著作権はタツノコプロだからね

上の傾いた奥歯7番に今までより強力なゴム(合成)をかけている。歯の裏から下側を通って表のブラケットにひっかけてあるので、噛むとゴムが下の歯に当たり、非常に噛みにくい。しめつけてますー、という感じの結構な痛さ。がんばってとっとと真っ直ぐなってちょうだい。

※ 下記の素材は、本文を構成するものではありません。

## config.mk

```make
export PLATFORM = sky130hd
export DESIGN_NAME = IF
export DESIGN_NICKNAME = IF
export VERILOG_FILES = /design/flow/design.v
export SDC_FILE = /design/flow/constraint.sdc
export NUM_CORES = 4
export LEC_CHECK = 1
export CORE_AREA = 10 10 71 71
export DIE_AREA = 0 0 81 81
```

## constraint.sdc

```tcl
current_design IF

set clk_period 1.7
set clk_io_pct 0.2

create_clock -name clk0 -period $clk_period [get_ports {clk}]

set non_clock_inputs [all_inputs -no_clocks]
set_input_delay [expr $clk_period * $clk_io_pct] -clock clk0 $non_clock_inputs
set_output_delay [expr $clk_period * $clk_io_pct] -clock clk0 [all_outputs]
```

## design.v

```verilog
package definitions;
typedef enum logic[4:0] {
  MOV   = 5'b00000,	     
  IMOV  = 5'b00001,
  MOVTO = 5'b00010,
  CMP   = 5'b00011,
  ICMP  = 5'b00100,
  LSL   = 5'b00101,
  ILSL  = 5'b00110,
  RSL   = 5'b00111,
  IRSL  = 5'b01000,
  AND   = 5'b01001,
  XOR   = 5'b01010,
  ADD   = 5'b01011,
  IADD  = 5'b01100,
  SUB   = 5'b01101,
  ISUB  = 5'b01110,
  MOD   = 5'b01111,
  LDR   = 5'b10000,
  STR   = 5'b10001,
  B     = 5'b10010,
  BEQ   = 5'b10011,
  LDROV = 5'b10100,
  CLROV = 5'b10101,
  OR    = 5'b10110,
  BLE   = 5'b10111,
  BGE   = 5'b11000,
  RLDR  = 5'b11001,
  ABS   = 5'b11010
	 } op_code;
endpackage  
module IF(
  input [7:0] abs,
  input abs_jmp,
  input reset,
  input Halt,
  input clk,
  input logic[1:0] state,
  output logic[7:0] PC              
  );
  always @(posedge clk)
	if(reset) begin                       
	  if(state == 0) PC <= 0;  
	  else if (state == 1) PC <= 67; 
	  else if (state == 2) PC <= 121; 
	end 
	else if(Halt)					 
	  PC <= PC;						
	else if(abs_jmp)				 
	  PC <= abs;
	else							 
	  PC <= PC+1;
endmodule
```

## run.sh

```bash
#!/bin/bash
# OpenROAD 26Q1-2900-gdf79404cd8, Yosys 0.63+post, stock flow scripts
make -C /OpenROAD-flow-scripts/flow DESIGN_CONFIG=/design/flow/config.mk WORK_HOME=/design/flow/orfs finish
```

==> Changelog: implementation <==
### Metrics

* Routed Antenna Nets at 0
* Remaining Overflow, GRT at 0
* Worst slack at placement at -0.0785 ns
* YS chip area at 547 um2
* Top delay family on crit path: buffers and inverters
* Top flop regs: PC: 8 flops
* Ports at 22
* Lkg Pwr at 0.359 nW
* CP Capture Type: flip-flop
* Remaining DRCs at 0
* Post-synthesis cell count at 53
* Area growth syn-to-layout at 67.5%
* Bufs on Longest Clock Path at 2
* Total Wirelength at 1480 um
* Worst-margin pin slew at 0.306 ns
* WP buf/inv at 3
* Comb pwr share at 26.7%
* Post-CTS Setup Repair Bufs at 0
* CP Launch Type: input port
* Total track usage at 4.32%
* Worst hold path class: reg2reg
* Max Fclk at 642 MHz
* Register share after synthesis at 43.9%
* CP max FO at 8
* Critical path class: in2reg
* Power per cell area at 738 nW/um2
* Switching portion of total power at 22.6%
* Slew HR at 79.6%
* Fin Clk Skew at 0.000850 ns
* Port-buffer cells at 21
* Synth area leaders: edfxtp_1 44%, xnor2_1 8.0%, ha_1 6.9%
* RSZ-0062 raised after global routing: no
* CTS Buf Count at 3
* Slew Viols, Final at 0
* Critical path's slowest cell: clkdlybuf4s50_1
* Wirelength per Cell at 11.2 um
* Most flops, register: PC
* Die x size at 81 um
* 1st-pass router iterations at 4
* Tool warnings at 26
* First-pass GRT wire length at 2230 um
* Clk slew on worst S/H paths at 0.04 ns
* Cts hold-fix bufs at 0
* Chip area at 6560 um2
* Starting density of the core at 15.0%
* Hold slack at 0.692 ns
* Placement Rows at 22
* Final period util at 91.6%
* Ys cells at 53
* Synth warn at 1
* Int Power at 0.000523 W
* Clk network pwr share at 32.6%
* Non-filler cells in the finished layout at 132
* Iter 0 DRT Violations at 24
* Largest register FFs at 8
* Outcome: complete, no violations
* Syn Std Cell Area at 547 um2
* # diodes at 0
* Largest net degree at the start of global routing at 9
* Total number of H-tree levels at 1
* CORE AREA at 3630 um2
* Sequential power share at 40.7%
* Critical path arrival at 1.49 ns
* Area leader, netlist: edfxtp_1
* CTS tree: done
* Clock Sinks at 8
* CP required at 1.63 ns
* Avg Cell Area, Syn at 10.3 um2
* # setup viols final at 0
* #FFs+latches synth at 8
* Via Count at 499
* Final worst path period need at 1.56 ns
* CP cell instances: clkdlybuf4s50_1 -> inv_1 -> ha_1 -> nor2_1 -> mux2i_1 -> buf_4
* CTS root buf: clkbuf_8
* Area leader share at 43.9%
* Unique cell types at 20
* Die Y-Extent at 81 um
* CP max stage delay at 0.47 ns
* Post-CTS Resized at 0
* Number of failing hold endpoints at the final stage at 0
* Via density at 3.78
* GP Congestion at 0.809
* Layout cells sized above 1 at 16.7%
* Clock latency (worst-skew pair) at 0.22 ns
* Fin worst setup slack at 0.142 ns
* Vias in the first global route at 520
* MaxCap Viol Count at 0
* Psw at 0.000153 W
* DP HPWL at 1270 um
* Placed Cells at 129
* Initial antenna violation count at 0
* Total power at 0.000676 W
* Worst vdd ir at 0.205 mV
[per-layer routing]
metal	global-route usage [%]	vias up	part of all wire (%)	wire (um)
li1	-	254	-	-
met1	4.91	222	43	633
met2	7.17	21	46	684
met3	2.23	2	9.9	146
met4	0.865	0	0.68	10
met5	0	-	0	0
[cell type report]
cell class | instances | area (um2)
Timing Repair Buffer | 30 | 278
Inverter | 3 | 11.3
Tap cell | 48 | 60.1
Multi-Input combinational cell | 40 | 285
Clock buffer | 3 | 41.3
Sequential cell | 8 | 240
Fill cell | 398 | 2720
[stage by stage]
step / cell area [um2] / TNS, ns / utilization, %
after floorplan: 547 / 0 / -
after global placement: 875 / -0.654 / 24.1
after detailed placement: 875 / -0.812 / 24.1
after CTS: 916 / 0 / 25.2
after global routing: 916 / 0 / 25.2
final: 916 / 0 / 25.2
[cell usage in the layout (no fill, tap or decap)]
cell type | synthesis | routed
a211oi_1 | 1 | 1
a21oi_1 | 4 | 4
a221o_1 | 3 | 3
and2_1 | 1 | 1
and3_1 | 1 | 1
and3_4 | 1 | 1
buf_4 | 0 | 9
clkbuf_8 | 0 | 3
clkdlybuf4s50_1 | 0 | 21
edfxtp_1 | 8 | 8
ha_1 | 3 | 3
inv_1 | 3 | 3
mux2i_1 | 3 | 3
nand2_1 | 2 | 2
nand3_1 | 4 | 4
nand3_2 | 1 | 1
nor2_1 | 5 | 5
nor2b_1 | 3 | 3
nor3_1 | 1 | 1
o21a_1 | 1 | 1
o21ai_0 | 1 | 1
xnor2_1 | 5 | 5
[power by group through the flow]
stage | Combinational (W) | Sequential [W] | Clock [W]
6_report | 0.000180 | 0.000275 | 0.000220
5_1_grt | 0.000201 | 0.000279 | 0.000236
4_1_cts | 0.000185 | 0.000276 | 0.000227
[path summary, 6_finish.rpt]
path,from,endpoint,slack [ns],depth (start not counted)
hold / removal,PC[7]$_SDFFCE_PP0P_,PC[7]$_SDFFCE_PP0P_,0.69,2
setup / recovery,state[0],PC[7]$_SDFFCE_PP0P_,0.14,6
setup reg to reg,PC[1]$_DFFE_PP_,PC[6]$_DFFE_PP_,0.19,4
hold reg to reg,PC[7]$_SDFFCE_PP0P_,PC[7]$_SDFFCE_PP0P_,0.69,2
[worst register-to-register path, delay by kind of cell, from the launching register on]
kind	cells	cell delay, ns
flip-flops	1	0.40
AND-OR/OR-AND	1	0.34
adder cells (fa/ha/maj)	1	0.26
XOR/XNOR	1	0.15
AND/OR/NAND/NOR	1	0.10
[cell usage after synthesis]
cell / n
nand2_1: 2
edfxtp_1: 8
inv_1: 3
ha_1: 3
nor2b_1: 3
nand3_2: 1
a21oi_1: 4
and3_1: 1
xnor2_1: 5
a221o_1: 3
nor2_1: 5
buf_2: 2
o21ai_0: 1
o21a_1: 1
and3_4: 1
mux2i_1: 3
nor3_1: 1
and2_1: 1
nand3_1: 4
a211oi_1: 1
[cells by family (layout without fill, tap and decap cells)]
| family | after synthesis | count (layout) | synth area share [%] |
|---|---|---|---|
| compound gates | 10 | 10 | 12.8 |
| xor+xnor | 5 | 5 | 8.01 |
| fa+ha+maj | 3 | 3 | 6.87 |
| buf+inv | 5 | 36 | 3.89 |
| flops | 8 | 8 | 43.9 |
| mux | 3 | 3 | 5.49 |
| simple gates | 19 | 19 | 19.0 |
No activity file was given, so power comes from the tool's default toggle rates.
$ cat design/flow/run.sh
#!/bin/bash
# OpenROAD 26Q1-2900-gdf79404cd8, Yosys 0.63+post, stock flow scripts
make -C /OpenROAD-flow-scripts/flow DESIGN_CONFIG=/design/flow/config.mk WORK_HOME=/design/flow/orfs finish
$ cat design/flow/config.mk
export PLATFORM = sky130hd
export DESIGN_NAME = mii2serial_top
export DESIGN_NICKNAME = mii2serial_top
export VERILOG_FILES = /design/flow/design.v
export SDC_FILE = /design/flow/constraint.sdc
export NUM_CORES = 4
export LEC_CHECK = 1
export CORE_UTILIZATION = 30
<file path="design/flow/design.v">
module NegDetector(
	clk,
	sig,
	out
);
	input clk;
	input sig;
	output wire out;
	reg prevSig;
	wire prevSig_next;
	assign prevSig_next = sig;
	assign out = prevSig & (~sig);
	always @(posedge clk) begin
		prevSig <= prevSig_next;
	end
endmodule
module PosDetector(
	clk,
	sig,
	out
);
	input clk;
	input sig;
	output wire out;
	reg prevSig;
	wire prevSig_next;
	assign prevSig_next = sig;
	assign out = (~prevSig) & sig;
	always @(posedge clk) begin
		prevSig <= prevSig_next;
	end
endmodule
module Delayer(
	input clk,
	input in,
	output reg out
);
	always @(posedge clk) begin
		out <= in;
	end
endmodule
module Control(
	i_clk,
	i_dispDone,
	i_compDone,
	i_compResult,
	i_dispAddr,
	o_dispRGB,
	o_dispMode,
	o_dispStart,
	i_compDataW,
	i_compAddr,
	i_compRW,
	o_compStart,
	i_touchDataW,
	i_touchAddr,
	i_touchWE,
	i_newStrokeIRQ,
	i_strokeLeng,
	i_strokeData,
	o_stroke1,
	o_stroke2,
	o_leng1,
	o_leng2,
	i_negLockKey,
	i_negResetKey,
	i_negDispPWKey,
	i_negSetKey,
	o_SRAM_A,
	o_SRAM_Dout,
	o_SRAM_RW,
	o_SCEN,
	o_state
);
	input i_clk;
	input i_dispDone;
	input i_compDone;
	input [7:0] i_compResult;
	input [18:0] i_dispAddr;
	output [2:0] o_dispRGB;
	output o_dispMode;
	output o_dispStart;
	input [7:0] i_compDataW;
	input [11:0] i_compAddr;
	input i_compRW;
	output o_compStart;
	input [7:0] i_touchDataW;
	input [18:0] i_touchAddr;
	input i_touchWE;
	input i_newStrokeIRQ;
	input [5:0] i_strokeLeng;
	output [5:0] o_leng1;
	output [5:0] o_leng2;
	input [255:0] i_strokeData;
	output [255:0] o_stroke1;
	output [255:0] o_stroke2;
	input i_negLockKey;
	input i_negResetKey;
	input i_negDispPWKey;
	input i_negSetKey;
	output [20:0] o_SRAM_A;
	output [7:0] o_SRAM_Dout;
	output o_SRAM_RW;
	output o_SCEN;
	output [3:0] o_state;
	parameter FCB = 5;
	reg [3:0] state, state_next;
	reg [FCB-1:0] counter, counter_next;
	reg checkResult;
	reg [20:0] SRAM_Addr;
	reg [7:0] SRAM_Dout;
	reg SCEN, SRAM_RW;
	reg [255:0] pwStroke, curStroke, pwStroke_next, curStroke_next;
	reg [5:0] pwLeng, curLeng, pwLeng_next, curLeng_next;
	reg [2:0] dispRGB;
	reg dispStart, compStart, dispStart_next, compStart_next;
	reg dispMode;
	wire posCompDone, posDispDone, posNewStroke;
	wire cntTo0;
	wire [FCB-1:0] counterMinus1;
	PosDetector pd1(.clk(i_clk), .out(posDispDone), .sig(i_dispDone));
	PosDetector pd2(.clk(i_clk), .out(posCompDone), .sig(i_compDone));
	assign o_SCEN = SCEN;
	assign o_SRAM_A = SRAM_Addr;
	assign o_SRAM_Dout = SRAM_Dout;
	assign o_SRAM_RW = SRAM_RW;
	assign o_dispRGB = dispRGB;
	assign o_leng1 = pwLeng;
	assign o_leng2 = curLeng;
	assign o_stroke1 = pwStroke;
	assign o_stroke2 = curStroke;
	assign o_dispStart = dispStart;
	assign o_compStart = compStart;
	assign o_dispMode = dispMode;
	assign o_state = state;
	assign counterMinus1 = counter - 1;
	assign cntTo0 = (counter == 0);
	always @(*) begin
		state_next = state;
		counter_next = counter;
		SRAM_Addr = 20'bx;
		SRAM_Dout = 7'bx;
		SRAM_RW = 1'b1;
		SCEN = 1'bx;
		pwLeng_next = pwLeng;
		pwStroke_next = pwStroke;
		curLeng_next = curLeng;
		curStroke_next = curStroke;
		dispStart_next = 1'b1;
		compStart_next = 1'b1;
		dispRGB = 3'bx;
		dispMode = 1'bx;
		case (state)
			4'ha: begin
				SRAM_Addr = {2'b00, i_touchAddr};
				SRAM_Dout = i_touchDataW;
				SRAM_RW = ~i_touchWE;
				SCEN = 1'b0;
				if (i_newStrokeIRQ) begin
					state_next = 4'h4;
					counter_next = 15;
					pwStroke_next = i_strokeData;
					pwLeng_next = i_strokeLeng;
					dispStart_next = 1'b0;
				end
			end
			4'hb: begin
				SRAM_Addr = {2'b01, i_touchAddr};
				SRAM_Dout = i_touchDataW;
				SRAM_RW = ~i_touchWE;
				SCEN = 1'b0;
				if (i_newStrokeIRQ) begin
					state_next = 4'h3;
					counter_next = 15;
					curStroke_next = i_strokeData;
					curLeng_next = i_strokeLeng;
					dispStart_next = 1'b0;
				end
			end
			4'h4: begin
				dispMode = 1'b0;
				SRAM_Addr = {2'b00, i_dispAddr};
				SCEN = 1'b1;
				if (posDispDone) begin
					dispStart_next = 1'b0;
					if (cntTo0) begin
						state_next = 4'h0;
					end else begin
						counter_next = counterMinus1;
					end
				end
			end
			4'h3: begin
				dispMode = 1'b0;
				SRAM_Addr = {2'b01, i_dispAddr};
				SCEN = 1'b1;
				if (posDispDone) begin
					if (cntTo0) begin
						state_next = 4'h5;
						compStart_next = 1'b0;
					end else begin
						counter_next = counterMinus1;
						dispStart_next = 1'b0;
					end
				end
			end
			4'h5: begin
				SRAM_Addr = {2'b10, 7'b0, i_compAddr};
				SRAM_RW = ~i_compRW;
				SRAM_Dout = i_compDataW;
				if (posCompDone) begin
					state_next = (i_compResult <= 8'h8)? 4'h2: 4'h1;
					dispStart_next = 1'b0;
					counter_next = 15;
				end
			end
			4'h2: begin
				dispMode = 1'b1;
				SCEN = 1'b1;
				dispRGB = 3'b010;
				if (posDispDone) begin
					dispStart_next = 1'b0;
					if (cntTo0) begin
						state_next = 4'h0;
					end else begin
						counter_next = counterMinus1;
					end
				end
			end
			4'h1: begin
				dispMode = 1'b1;
				SCEN = 1'b1;
				dispRGB = 3'b100;
				if (posDispDone) begin
					dispStart_next = 1'b0;
					if (cntTo0) begin
						state_next = 4'h8;
					end else begin
						counter_next = counterMinus1;
					end
				end
			end
			4'h0: begin
				dispMode = 1'b1;
				SCEN = 1'b1;
				dispRGB = 3'b111;
				if (i_negSetKey) begin
					state_next = 4'h7;
					dispStart_next = 1'b0;
				end else if (i_negLockKey) begin
					state_next = 4'h8;
					dispStart_next = 1'b0;
				end else if (i_negDispPWKey) begin
					state_next = 4'h4;
					counter_next = 15;
					dispStart_next = 1'b0;
				end else if (posDispDone) begin
					dispStart_next = 1'b0;
				end
			end
			4'h8: begin
				dispMode = 1'b1;
				SCEN = 1'b1;
				dispRGB = 3'b000;
				if (posDispDone) begin
					state_next = 4'hb;
				end
			end
			4'h7: begin
				dispMode = 1'b1;
				SCEN = 1'b1;
				dispRGB = 3'b000;
				if (posDispDone) begin
					state_next = 4'ha;
				end
			end
		endcase
	end
	always @(posedge i_clk) begin
		if (i_negResetKey) begin
			state <= 4'h0;
			dispStart <= 1'b0;
		end else begin
			state <= state_next;
			dispStart <= dispStart_next;
		end
		counter <= counter_next;
		checkResult <= posCompDone? (i_compResult <= 8'h8): checkResult;
		pwStroke <= pwStroke_next;
		pwLeng <= pwLeng_next;
		curStroke <= curStroke_next;
		curLeng <= curLeng_next;
		compStart <= compStart_next;
	end
endmodule
</file>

うちの医院では、医院到着後すぐに歯磨きをする、ということになっている。毎回、カルテ番号と名前のシールを貼った歯ブラシとカップ(これは使い捨て)が洗面コーナーに並べてある。
昨日の調整日も、いつもどおり洗面コーナーでシャカシャカやっていたら、小学生の女の子がお母さんと一緒にやってきた。「じゃあね」とお母さんは言って待合室に戻る。横目で見ていると、女の子は何をどうしていいかわからない様子。染出しの錠剤を手にとって袋を破っては見るものの、それをどうするのかわからないのか、しばらくキョロキョロして、「お母さん、ちょっと来て」と小声で待合室へヘルプを求めに行った。でもお母さん、何か言ったようだが来る様子はない。少女はまた洗面コーナーに戻ってきて、私の方に「教えて」という視線を送ってくる。おもしろい。鏡で視線があうと、「これどうすればいいの」と遠慮がちに聞いてくる。とりあえず染出しの説明も面倒だし、「それは捨てちゃえば」と言い(よかったのか)、水歯磨きを渡して「これでぐじゅぐじゅってして吐き出して、普通に磨くの」と教えた。彼女、ぐじゅぐじゅ、と本当に2回しかせず、歯磨きも20秒くらいで終わっていた。おもしろい。終わっても洗面コーナーから動こうとしないので、「あとで先生が名前呼んでくれるよ」と言ったのだが、うなづいただけで座ったままだった。私は待合室に戻ったのだが、お母さんが「ありがとうございました」と会釈をなさった。こうやって、子供に他人にものを尋ねさせるようにするって必要かもと思った。私が彼女の年齢くらいのとき、知らない人に何か聞かなきゃいけないなんて、緊張して声が出なかったかもしれない。そういえば、あのとき私、まだサングラスしっぱなしだったのよね。それもオレンジのレンズ。怖かったかしらん。

ブラケットの接着剤が乾くまでぼーっとしていたら、小学生の男の子が私の隣の診療台にやってきた。先生が「こんにちは」と挨拶すると、「ひさしぶりー」と答えている。友達か。小学5年になったと言っている。写真を撮る必要があったらしく、衛生士に「指名手配みたいなのいやだよ」と言っている。「はい、まっすぐ。口閉じて。歯はみせんでいいっつーに。次はにっと笑って。そうそう。次横向いて。だから笑わなくていいって。」と衛生士の指示も多い。クラスに一人はいるお調子者タイプの少年かと思っていたが、後で待合室で見たら、母親の膝を抱くようにしてゴロゴロしていたので驚いた。Isn't he too old to do that? At least in public? 日本はあまりにわかりやすいMama's boyが多くて常々気味悪いと思っていたが(社会人の息子の弁当作ったり、パンツ洗ってやってんじゃないよ、日本の母親)、その種を見たと思った。げー。